Showing posts with label dental laboratory. Show all posts
Showing posts with label dental laboratory. Show all posts

Wednesday, 8 February 2012

A failed dental bridge and how to avoid it

Here is a case that went wrong, so we thought it would be a good idea to post it to our blog and discuss the learnings that can be had from it.

We made this bridge for a lovely dentist and his patient, however we asked if we could do some diagnostics first - unfortunately the patient wanted the bridge returned quickly so a decision was made to go ahead with no diagnostics.

The first bridge is the one on the right. We followed the original incisal length, however once it was tried in the patient felt they were too short, and we were instructed to lengthen them.

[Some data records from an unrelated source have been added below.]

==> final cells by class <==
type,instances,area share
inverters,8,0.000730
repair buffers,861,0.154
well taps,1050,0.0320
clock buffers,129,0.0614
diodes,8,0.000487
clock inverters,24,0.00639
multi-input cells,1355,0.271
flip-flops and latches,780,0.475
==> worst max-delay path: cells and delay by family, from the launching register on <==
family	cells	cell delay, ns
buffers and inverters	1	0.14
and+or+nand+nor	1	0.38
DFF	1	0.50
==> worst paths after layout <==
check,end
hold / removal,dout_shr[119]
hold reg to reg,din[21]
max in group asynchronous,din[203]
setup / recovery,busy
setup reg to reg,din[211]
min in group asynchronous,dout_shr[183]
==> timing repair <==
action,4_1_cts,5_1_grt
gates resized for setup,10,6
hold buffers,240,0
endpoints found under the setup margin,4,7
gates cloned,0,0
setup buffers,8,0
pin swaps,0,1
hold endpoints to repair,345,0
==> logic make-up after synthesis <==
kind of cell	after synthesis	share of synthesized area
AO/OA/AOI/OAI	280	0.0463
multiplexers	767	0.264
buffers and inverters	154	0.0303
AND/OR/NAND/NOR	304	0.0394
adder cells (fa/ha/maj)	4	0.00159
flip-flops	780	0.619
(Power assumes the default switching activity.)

Seems simple right? Add some ceramic and we're done. Well, no actually. When we make a bridge with metal (as this one is) we make the metal accurately to support the ceramic evenly all over, so if we lengthen the ceramic there is a whole load of incisal ceramic with no support (this is why this bridge has a large cut incisally, we were testing to see if we thought we could lengthen without remaking the metal).

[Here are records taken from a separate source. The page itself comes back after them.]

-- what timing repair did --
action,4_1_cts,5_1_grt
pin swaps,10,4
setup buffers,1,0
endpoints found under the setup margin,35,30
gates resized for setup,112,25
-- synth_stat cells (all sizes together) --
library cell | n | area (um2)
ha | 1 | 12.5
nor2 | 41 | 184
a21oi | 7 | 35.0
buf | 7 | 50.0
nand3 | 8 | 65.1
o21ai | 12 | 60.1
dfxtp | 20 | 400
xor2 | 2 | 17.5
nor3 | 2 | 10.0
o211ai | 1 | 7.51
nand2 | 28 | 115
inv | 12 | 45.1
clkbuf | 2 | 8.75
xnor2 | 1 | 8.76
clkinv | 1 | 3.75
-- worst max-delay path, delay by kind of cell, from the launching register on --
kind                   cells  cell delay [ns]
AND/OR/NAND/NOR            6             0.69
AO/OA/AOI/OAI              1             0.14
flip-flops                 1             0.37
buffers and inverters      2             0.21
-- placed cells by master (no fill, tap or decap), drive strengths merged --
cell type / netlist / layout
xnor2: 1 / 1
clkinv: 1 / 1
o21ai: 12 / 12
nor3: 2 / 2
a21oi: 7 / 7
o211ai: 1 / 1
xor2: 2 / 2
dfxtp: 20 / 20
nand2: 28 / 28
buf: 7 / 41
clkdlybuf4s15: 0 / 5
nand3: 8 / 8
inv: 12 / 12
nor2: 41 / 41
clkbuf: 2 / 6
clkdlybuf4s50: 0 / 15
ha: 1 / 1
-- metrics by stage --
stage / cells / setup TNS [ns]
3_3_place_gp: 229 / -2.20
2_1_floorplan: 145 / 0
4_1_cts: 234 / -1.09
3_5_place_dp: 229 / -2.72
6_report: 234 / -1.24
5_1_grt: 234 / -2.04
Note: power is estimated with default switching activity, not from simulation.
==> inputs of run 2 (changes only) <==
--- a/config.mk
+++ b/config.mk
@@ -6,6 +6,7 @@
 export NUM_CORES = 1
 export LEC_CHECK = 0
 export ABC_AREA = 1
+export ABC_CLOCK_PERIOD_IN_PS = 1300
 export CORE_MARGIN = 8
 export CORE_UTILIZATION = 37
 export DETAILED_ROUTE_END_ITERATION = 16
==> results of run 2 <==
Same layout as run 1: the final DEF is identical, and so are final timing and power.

We felt in this case that we would remake the metal and start over. So we did and this is the bridge on the left.

According to the patient this is now too long!

So the solution? We highly, HIGH recommend doing a diagnostic wax up with cases like this, this then serves a few purposes.

  1. It can act as way for the dentist, technician and patient to visualise the desired results AND for the technician to ascertain whether the desired result is indeed possible with the position of the teeth and gums.
  2. It provides a template from which we can make a temporisation stent.
This second point is the crucial one in this case, if we had made a diagnostic we could have made a stent from this (pictured right) this could then have been used to make highly accurate temporaries which the patient could have worn to decide on the length.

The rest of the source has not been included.